UCSF

Chimeric antigen receptors (CARs) repurpose natural signaling components to retarget T cells to refractory cancers but have shown limited efficacy in persistent, recurrent malignancies. Here, we introduce “CAR Pooling”, a multiplexed approach to rapidly identify CAR designs with clinical potential. Forty CARs with signaling domains derived from a range of immune cell lineages were evaluated in pooled assays for their ability to stimulate critical T cell effector functions during repetitive stimulation that mimics long-term tumor antigen exposure. Several domains were identified from the tumor necrosis factor (TNF) receptor family that have been primarily associated with B cells. CD40 enhanced proliferation, whereas B-cell activating factor receptor (BAFF-R) and transmembrane activator and CAML interactor (TACI) promoted cytotoxicity. These functions were enhanced relative to clinical benchmarks after prolonged antigen stimulation, and fell into distinct states of memory, cytotoxicity, and metabolism. BAFF-R CAR T cells were enriched for a highly cytotoxic transcriptional signature previously associated with positive clinical outcomes.

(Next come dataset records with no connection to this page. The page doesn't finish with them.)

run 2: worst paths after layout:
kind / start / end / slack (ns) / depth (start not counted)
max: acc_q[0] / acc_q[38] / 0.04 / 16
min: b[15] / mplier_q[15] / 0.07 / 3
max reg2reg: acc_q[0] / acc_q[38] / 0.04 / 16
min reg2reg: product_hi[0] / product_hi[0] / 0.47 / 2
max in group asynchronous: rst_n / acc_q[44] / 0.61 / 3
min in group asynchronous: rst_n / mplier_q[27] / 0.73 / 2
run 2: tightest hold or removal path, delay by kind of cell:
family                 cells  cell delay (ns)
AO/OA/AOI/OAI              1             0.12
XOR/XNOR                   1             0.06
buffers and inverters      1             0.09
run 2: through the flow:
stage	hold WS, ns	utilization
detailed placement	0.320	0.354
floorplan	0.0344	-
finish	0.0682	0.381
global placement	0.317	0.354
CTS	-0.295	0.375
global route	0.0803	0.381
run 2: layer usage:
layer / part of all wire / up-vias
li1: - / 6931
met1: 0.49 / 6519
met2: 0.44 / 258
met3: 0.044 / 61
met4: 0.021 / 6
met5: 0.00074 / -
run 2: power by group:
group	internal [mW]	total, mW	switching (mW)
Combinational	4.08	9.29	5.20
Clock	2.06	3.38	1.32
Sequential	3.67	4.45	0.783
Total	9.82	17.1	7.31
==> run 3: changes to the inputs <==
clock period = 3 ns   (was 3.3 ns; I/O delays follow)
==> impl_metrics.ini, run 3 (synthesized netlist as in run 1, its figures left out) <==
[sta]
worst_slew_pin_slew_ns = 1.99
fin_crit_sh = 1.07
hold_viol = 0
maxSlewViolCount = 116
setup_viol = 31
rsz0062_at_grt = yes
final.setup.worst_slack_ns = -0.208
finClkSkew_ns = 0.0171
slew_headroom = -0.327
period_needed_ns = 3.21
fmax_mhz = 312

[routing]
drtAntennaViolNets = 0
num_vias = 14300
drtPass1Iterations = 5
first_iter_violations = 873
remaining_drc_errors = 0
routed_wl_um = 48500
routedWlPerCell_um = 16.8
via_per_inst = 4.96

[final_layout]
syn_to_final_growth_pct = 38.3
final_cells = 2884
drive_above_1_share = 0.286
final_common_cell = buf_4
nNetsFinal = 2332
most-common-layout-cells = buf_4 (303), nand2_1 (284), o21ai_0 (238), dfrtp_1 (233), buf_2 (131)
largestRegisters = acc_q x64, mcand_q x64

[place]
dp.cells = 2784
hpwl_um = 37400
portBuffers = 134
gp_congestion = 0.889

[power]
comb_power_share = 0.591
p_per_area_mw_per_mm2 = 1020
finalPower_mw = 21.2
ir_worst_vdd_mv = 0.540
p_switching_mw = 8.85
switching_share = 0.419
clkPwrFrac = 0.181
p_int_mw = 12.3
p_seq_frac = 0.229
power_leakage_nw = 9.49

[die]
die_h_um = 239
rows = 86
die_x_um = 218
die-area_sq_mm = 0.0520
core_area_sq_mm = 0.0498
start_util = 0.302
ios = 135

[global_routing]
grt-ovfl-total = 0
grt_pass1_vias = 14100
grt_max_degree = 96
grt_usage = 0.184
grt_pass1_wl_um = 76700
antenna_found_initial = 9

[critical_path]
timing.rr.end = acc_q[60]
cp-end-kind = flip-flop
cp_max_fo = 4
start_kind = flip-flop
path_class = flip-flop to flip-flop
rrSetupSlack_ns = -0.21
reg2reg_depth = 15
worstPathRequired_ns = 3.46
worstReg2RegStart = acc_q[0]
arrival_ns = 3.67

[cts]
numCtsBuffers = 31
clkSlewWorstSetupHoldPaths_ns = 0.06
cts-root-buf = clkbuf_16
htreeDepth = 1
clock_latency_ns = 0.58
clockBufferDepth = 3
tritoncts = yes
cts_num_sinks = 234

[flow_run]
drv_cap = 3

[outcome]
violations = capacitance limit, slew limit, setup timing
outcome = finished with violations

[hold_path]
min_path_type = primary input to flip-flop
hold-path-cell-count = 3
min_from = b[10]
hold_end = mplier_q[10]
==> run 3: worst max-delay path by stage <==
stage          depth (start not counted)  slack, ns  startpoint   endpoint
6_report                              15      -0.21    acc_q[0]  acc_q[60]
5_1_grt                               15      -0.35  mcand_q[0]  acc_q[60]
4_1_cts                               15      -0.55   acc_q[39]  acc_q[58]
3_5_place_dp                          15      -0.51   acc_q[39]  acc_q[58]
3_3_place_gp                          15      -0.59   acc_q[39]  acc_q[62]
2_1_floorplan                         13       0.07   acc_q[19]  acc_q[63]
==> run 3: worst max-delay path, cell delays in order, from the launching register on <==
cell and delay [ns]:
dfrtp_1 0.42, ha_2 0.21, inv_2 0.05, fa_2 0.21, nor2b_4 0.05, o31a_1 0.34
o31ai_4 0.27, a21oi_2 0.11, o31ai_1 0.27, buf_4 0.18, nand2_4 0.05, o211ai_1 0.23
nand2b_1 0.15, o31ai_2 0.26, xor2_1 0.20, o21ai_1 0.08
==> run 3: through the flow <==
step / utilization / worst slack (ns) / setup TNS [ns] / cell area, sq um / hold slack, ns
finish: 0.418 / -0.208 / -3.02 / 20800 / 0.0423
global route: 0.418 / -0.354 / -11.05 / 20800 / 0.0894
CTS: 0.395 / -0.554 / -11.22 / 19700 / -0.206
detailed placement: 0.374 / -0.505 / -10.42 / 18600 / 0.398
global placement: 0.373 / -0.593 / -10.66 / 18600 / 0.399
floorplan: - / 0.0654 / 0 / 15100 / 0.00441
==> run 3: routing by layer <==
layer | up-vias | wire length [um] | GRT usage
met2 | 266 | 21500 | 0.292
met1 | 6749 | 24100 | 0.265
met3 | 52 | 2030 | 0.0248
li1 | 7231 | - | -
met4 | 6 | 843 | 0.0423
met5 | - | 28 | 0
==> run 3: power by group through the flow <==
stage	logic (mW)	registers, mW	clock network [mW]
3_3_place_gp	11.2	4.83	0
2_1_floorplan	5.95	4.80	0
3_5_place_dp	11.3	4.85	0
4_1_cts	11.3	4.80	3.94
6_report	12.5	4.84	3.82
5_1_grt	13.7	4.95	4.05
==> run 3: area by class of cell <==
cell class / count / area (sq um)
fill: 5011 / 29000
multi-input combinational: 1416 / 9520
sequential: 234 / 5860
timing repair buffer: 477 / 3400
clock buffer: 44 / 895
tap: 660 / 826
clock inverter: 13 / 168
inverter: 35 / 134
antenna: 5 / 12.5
[config.mk]
export PLATFORM = sky130hd
export DESIGN_NAME = sevenseg_scan
export DESIGN_NICKNAME = d
export VERILOG_FILES = /design/src/rtl/sevenseg_scan.sv
export SDC_FILE = /design/constraint.sdc
export NUM_CORES = 1
export LEC_CHECK = 0
export ABC_AREA = 1
export CORE_MARGIN = 2
export CORE_UTILIZATION = 46
export DETAILED_ROUTE_END_ITERATION = 12
export PLACE_DENSITY = 0.76
export SYNTH_ARGS = -nofsm -noshare
export SYNTH_HDL_FRONTEND = slang
export SYNTH_SLANG_ARGS = --single-unit
[constraint.sdc]
create_clock -name clk -period 8.24 [get_ports clk]
set_clock_uncertainty 0.1 [all_clocks]
set_input_delay 1.236 -clock clk [delete_from_list [all_inputs] [get_ports clk]]
set_output_delay 1.236 -clock clk [all_outputs]
set_load 0.005 [all_outputs]
[config.mk]
export PLATFORM = sky130hd
export DESIGN_NAME = path_sequencer
export DESIGN_NICKNAME = d
export VERILOG_FILES = /design/src/rtl/path_sequencer.sv
export SDC_FILE = /design/constraint.sdc
export NUM_CORES = 1
export LEC_CHECK = 0
export CAP_MARGIN = 20
export CORE_MARGIN = 4
export CORE_UTILIZATION = 30
export DETAILED_ROUTE_END_ITERATION = 16
export GPL_TIMING_DRIVEN = 1
export HOLD_SLACK_MARGIN = 0.08
export MAX_ROUTING_LAYER = met4
export PLACE_DENSITY_LB_ADDON = 0.12
export SETUP_SLACK_MARGIN = 0.15
export SLEW_MARGIN = 20
export SYNTH_ARGS = -nofsm -noshare
export SYNTH_HDL_FRONTEND = slang
export SYNTH_SLANG_ARGS = --single-unit
[constraint.sdc]
create_clock -name CLK -period 3.9 [get_ports CLK]
set_clock_uncertainty 0.2 [all_clocks]
set_input_delay 0.975 -clock CLK [delete_from_list [all_inputs] [get_ports CLK]]
set_output_delay 0.975 -clock CLK [all_outputs]
set_load 0.01 [all_outputs]
## config.mk

```make
export PLATFORM = sky130hd
export DESIGN_NAME = mod_inv64_flat
export DESIGN_NICKNAME = d
export VERILOG_FILES = /design/src/rtl/mod_inv64_if.sv /design/src/rtl/mod_inv64.sv /design/src/flat_wrapper.sv
export SDC_FILE = /design/constraint.sdc
export NUM_CORES = 1
export LEC_CHECK = 0
export BUFFER_PORTS_ARGS = -buffer_cell sky130_fd_sc_hd__buf_2
export CAP_MARGIN = 30
export CORE_MARGIN = 2
export CORE_UTILIZATION = 35
export CTS_BUF_LIST = sky130_fd_sc_hd__clkbuf_4 sky130_fd_sc_hd__clkbuf_8
export CTS_CLUSTER_SIZE = 28
export DETAILED_ROUTE_END_ITERATION = 7
export PLACE_DENSITY_LB_ADDON = 0.3
export SLEW_MARGIN = 20
export SYNTH_ARGS = -nofsm -noshare
export SYNTH_HDL_FRONTEND = slang
export SYNTH_SLANG_ARGS = --single-unit
```

## constraint.sdc

```tcl
create_clock -name clk -period 6.8 [get_ports clk]
set_input_delay 1.36 -clock clk [delete_from_list [all_inputs] [get_ports clk]]
set_output_delay 1.36 -clock clk [all_outputs]
set_load 0.02 [all_outputs]
```

## src/rtl/mod_inv64_if.sv

```systemverilog
// Operand/result bus of the modular-inverse unit, including its port to the external
// modular multiplier. The slave side is the inverse unit, the master side is its environment.
interface mod_inv64_if #(
   parameter int P_WIDTH = 64
);
   logic               start_in;
   logic [P_WIDTH-1:0] a_in;
   logic               busy_out;
   logic               done_out;
   logic [P_WIDTH-1:0] inv_out;
   logic               zero_err_out;
   logic [P_WIDTH-1:0] mul_a_out;
   logic [P_WIDTH-1:0] mul_b_out;
   logic [P_WIDTH-1:0] mul_s_in;

   modport slave (
      input  start_in, a_in, mul_s_in,
      output busy_out, done_out, inv_out, zero_err_out, mul_a_out, mul_b_out
   );

   modport master (
      output start_in, a_in, mul_s_in,
      input  busy_out, done_out, inv_out, zero_err_out, mul_a_out, mul_b_out
   );
endinterface

```

## src/rtl/mod_inv64.sv

```systemverilog
// Modular inverse mod p = 2^64-2^32+1 as a^(p-2), by square-and-multiply on an external multiplier.
// Optional MODINV_FASTPATH_EN: reduced operands 0 and 1 return immediately without exponentiation.
module mod_inv64 #(
   parameter int P_WIDTH = 64,
   parameter int MUL_LAT = 3
) (
   input  logic       clk,
   input  logic       rst_n,
   mod_inv64_if.slave bus
);
   localparam logic [P_WIDTH-1:0] P_MOD    = P_WIDTH'(64'hFFFF_FFFF_0000_0001);
   localparam logic [63:0]        EXP      = 64'hFFFF_FFFE_FFFF_FFFF;
   localparam int                 CW       = (MUL_LAT > 1) ? $clog2(MUL_LAT) : 1;
   localparam logic [CW-1:0]      CNT_LAST = CW'(MUL_LAT - 1);

   typedef enum logic [2:0] {
      S_IDLE,
      S_SQR,
      S_MUL,
      S_WAIT,
      S_DONE
   } state_t;

   typedef enum logic {
      RET_MUL,
      RET_NEXT
   } ret_t;

   state_t             r_state, w_state_nxt;
   ret_t               r_ret, w_ret_nxt;
   logic [5:0]         r_i, w_i_nxt;
   logic [CW-1:0]      r_cnt, w_cnt_nxt;
   logic [P_WIDTH-1:0] r_a, w_a_nxt;
   logic [P_WIDTH-1:0] r_r, w_r_nxt;
   logic [P_WIDTH-1:0] r_mul_a, w_mul_a_nxt;
   logic [P_WIDTH-1:0] r_mul_b, w_mul_b_nxt;
   logic [P_WIDTH-1:0] r_inv, w_inv_nxt;
   logic               r_zero, w_zero_nxt;
   logic [P_WIDTH-1:0] w_a_red;
   logic               w_fast;

   // Single conditional subtract suffices: any 64-bit value is below 2p.
   assign w_a_red = (bus.a_in >= P_MOD) ? (bus.a_in - P_MOD) : bus.a_in;

`ifdef MODINV_FASTPATH_EN
   assign w_fast = (r_a[P_WIDTH-1:1] == '0);
`else
   assign w_fast = 1'b0;
`endif

   always_comb begin
      w_state_nxt = r_state;
      w_ret_nxt   = r_ret;
      w_i_nxt     = r_i;
      w_cnt_nxt   = r_cnt;
      w_a_nxt     = r_a;
      w_r_nxt     = r_r;
      w_mul_a_nxt = r_mul_a;
      w_mul_b_nxt = r_mul_b;
      w_inv_nxt   = r_inv;
      w_zero_nxt  = r_zero;
      case (r_state)
         S_IDLE: begin
            if (bus.start_in) begin
               w_a_nxt     = w_a_red;
               w_r_nxt     = w_a_red;
               w_i_nxt     = 6'd62;
               w_state_nxt = S_SQR;
            end
         end
         S_SQR: begin
            if (w_fast) begin
               w_inv_nxt   = r_a;
               w_zero_nxt  = (r_a == '0);
               w_state_nxt = S_DONE;
            end else begin
               w_mul_a_nxt = r_r;
               w_mul_b_nxt = r_r;
               w_cnt_nxt   = '0;
               w_ret_nxt   = RET_MUL;
               w_state_nxt = S_WAIT;
            end
         end
         S_MUL: begin
            w_mul_a_nxt = r_r;
            w_mul_b_nxt = r_a;
            w_cnt_nxt   = '0;
            w_ret_nxt   = RET_NEXT;
            w_state_nxt = S_WAIT;
         end
         S_WAIT: begin
            if (r_cnt == CNT_LAST) begin
               w_r_nxt = bus.mul_s_in;
               // Bit-skip and index-advance resolve in the capture cycle so only issue/wait cycles cost time.
               if ((r_ret == RET_MUL) && EXP[r_i]) begin
                  w_state_nxt = S_MUL;
               end else if (r_i == 6'd0) begin
                  w_inv_nxt   = bus.mul_s_in;
                  w_zero_nxt  = (r_a == '0);
                  w_state_nxt = S_DONE;
               end else begin
                  w_i_nxt     = r_i - 6'd1;
                  w_state_nxt = S_SQR;
               end
            end else begin
               w_cnt_nxt = r_cnt + CW'(1);
            end
         end
         S_DONE: begin
            w_state_nxt = S_IDLE;
         end
         default: begin
            w_state_nxt = S_IDLE;
         end
      endcase
   end

   always_ff @(posedge clk) begin
      if (rst_n) begin
         r_state <= S_IDLE;
         r_ret   <= RET_MUL;
         r_i     <= '0;
         r_cnt   <= '0;
         r_a     <= '0;
         r_r     <= '0;
         r_mul_a <= '0;
         r_mul_b <= '0;
         r_inv   <= '0;
         r_zero  <= 1'b0;
      end else begin
         r_state <= w_state_nxt;
         r_ret   <= w_ret_nxt;
         r_i     <= w_i_nxt;
         r_cnt   <= w_cnt_nxt;
         r_a     <= w_a_nxt;
         r_r     <= w_r_nxt;
         r_mul_a <= w_mul_a_nxt;
         r_mul_b <= w_mul_b_nxt;
         r_inv   <= w_inv_nxt;
         r_zero  <= w_zero_nxt;
      end
   end

   assign bus.busy_out     = (r_state == S_SQR) || (r_state == S_MUL) || (r_state == S_WAIT);
   assign bus.done_out     = (r_state == S_DONE);
   assign bus.inv_out      = r_inv;
   assign bus.zero_err_out = r_zero;
   assign bus.mul_a_out    = r_mul_a;
   assign bus.mul_b_out    = r_mul_b;
endmodule

```

## src/flat_wrapper.sv

```systemverilog
// flat-port wrapper written by rule: the top's interface ports become plain ports
module mod_inv64_flat 
#(
   parameter int P_WIDTH = 64,
   parameter int MUL_LAT = 3
)
  (clk, rst_n, bus_start_in, bus_a_in, bus_mul_s_in, bus_busy_out, bus_done_out, bus_inv_out, bus_zero_err_out, bus_mul_a_out, bus_mul_b_out);
  mod_inv64_if #(.P_WIDTH(P_WIDTH)) bus_i ();
  input  logic clk;
  input  logic rst_n;
  input wire logic [$bits(bus_i.start_in)-1:0] bus_start_in;
  input wire logic [$bits(bus_i.a_in)-1:0] bus_a_in;
  input wire logic [$bits(bus_i.mul_s_in)-1:0] bus_mul_s_in;
  output wire logic [$bits(bus_i.busy_out)-1:0] bus_busy_out;
  output wire logic [$bits(bus_i.done_out)-1:0] bus_done_out;
  output wire logic [$bits(bus_i.inv_out)-1:0] bus_inv_out;
  output wire logic [$bits(bus_i.zero_err_out)-1:0] bus_zero_err_out;
  output wire logic [$bits(bus_i.mul_a_out)-1:0] bus_mul_a_out;
  output wire logic [$bits(bus_i.mul_b_out)-1:0] bus_mul_b_out;
  assign bus_i.start_in = bus_start_in;
  assign bus_i.a_in = bus_a_in;
  assign bus_i.mul_s_in = bus_mul_s_in;
  assign bus_busy_out = bus_i.busy_out;
  assign bus_done_out = bus_i.done_out;
  assign bus_inv_out = bus_i.inv_out;
  assign bus_zero_err_out = bus_i.zero_err_out;
  assign bus_mul_a_out = bus_i.mul_a_out;
  assign bus_mul_b_out = bus_i.mul_b_out;
  mod_inv64 #(.P_WIDTH(P_WIDTH), .MUL_LAT(MUL_LAT)) u_core (.clk(clk), .rst_n(rst_n), .bus(bus_i));
endmodule
```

Additionally, we observed that replacing the 4-1BB intracellular signaling domain with the BAFF-R signaling domain in a clinically validated B-cell maturation antigen (BCMA)-specific CAR resulted in enhanced activity in a xenotransplant model of multiple myeloma. Together, these results show that “CAR Pooling” is a general approach for rapid exploration of CAR architecture and activity to improve the efficacy of CAR T cell therapies.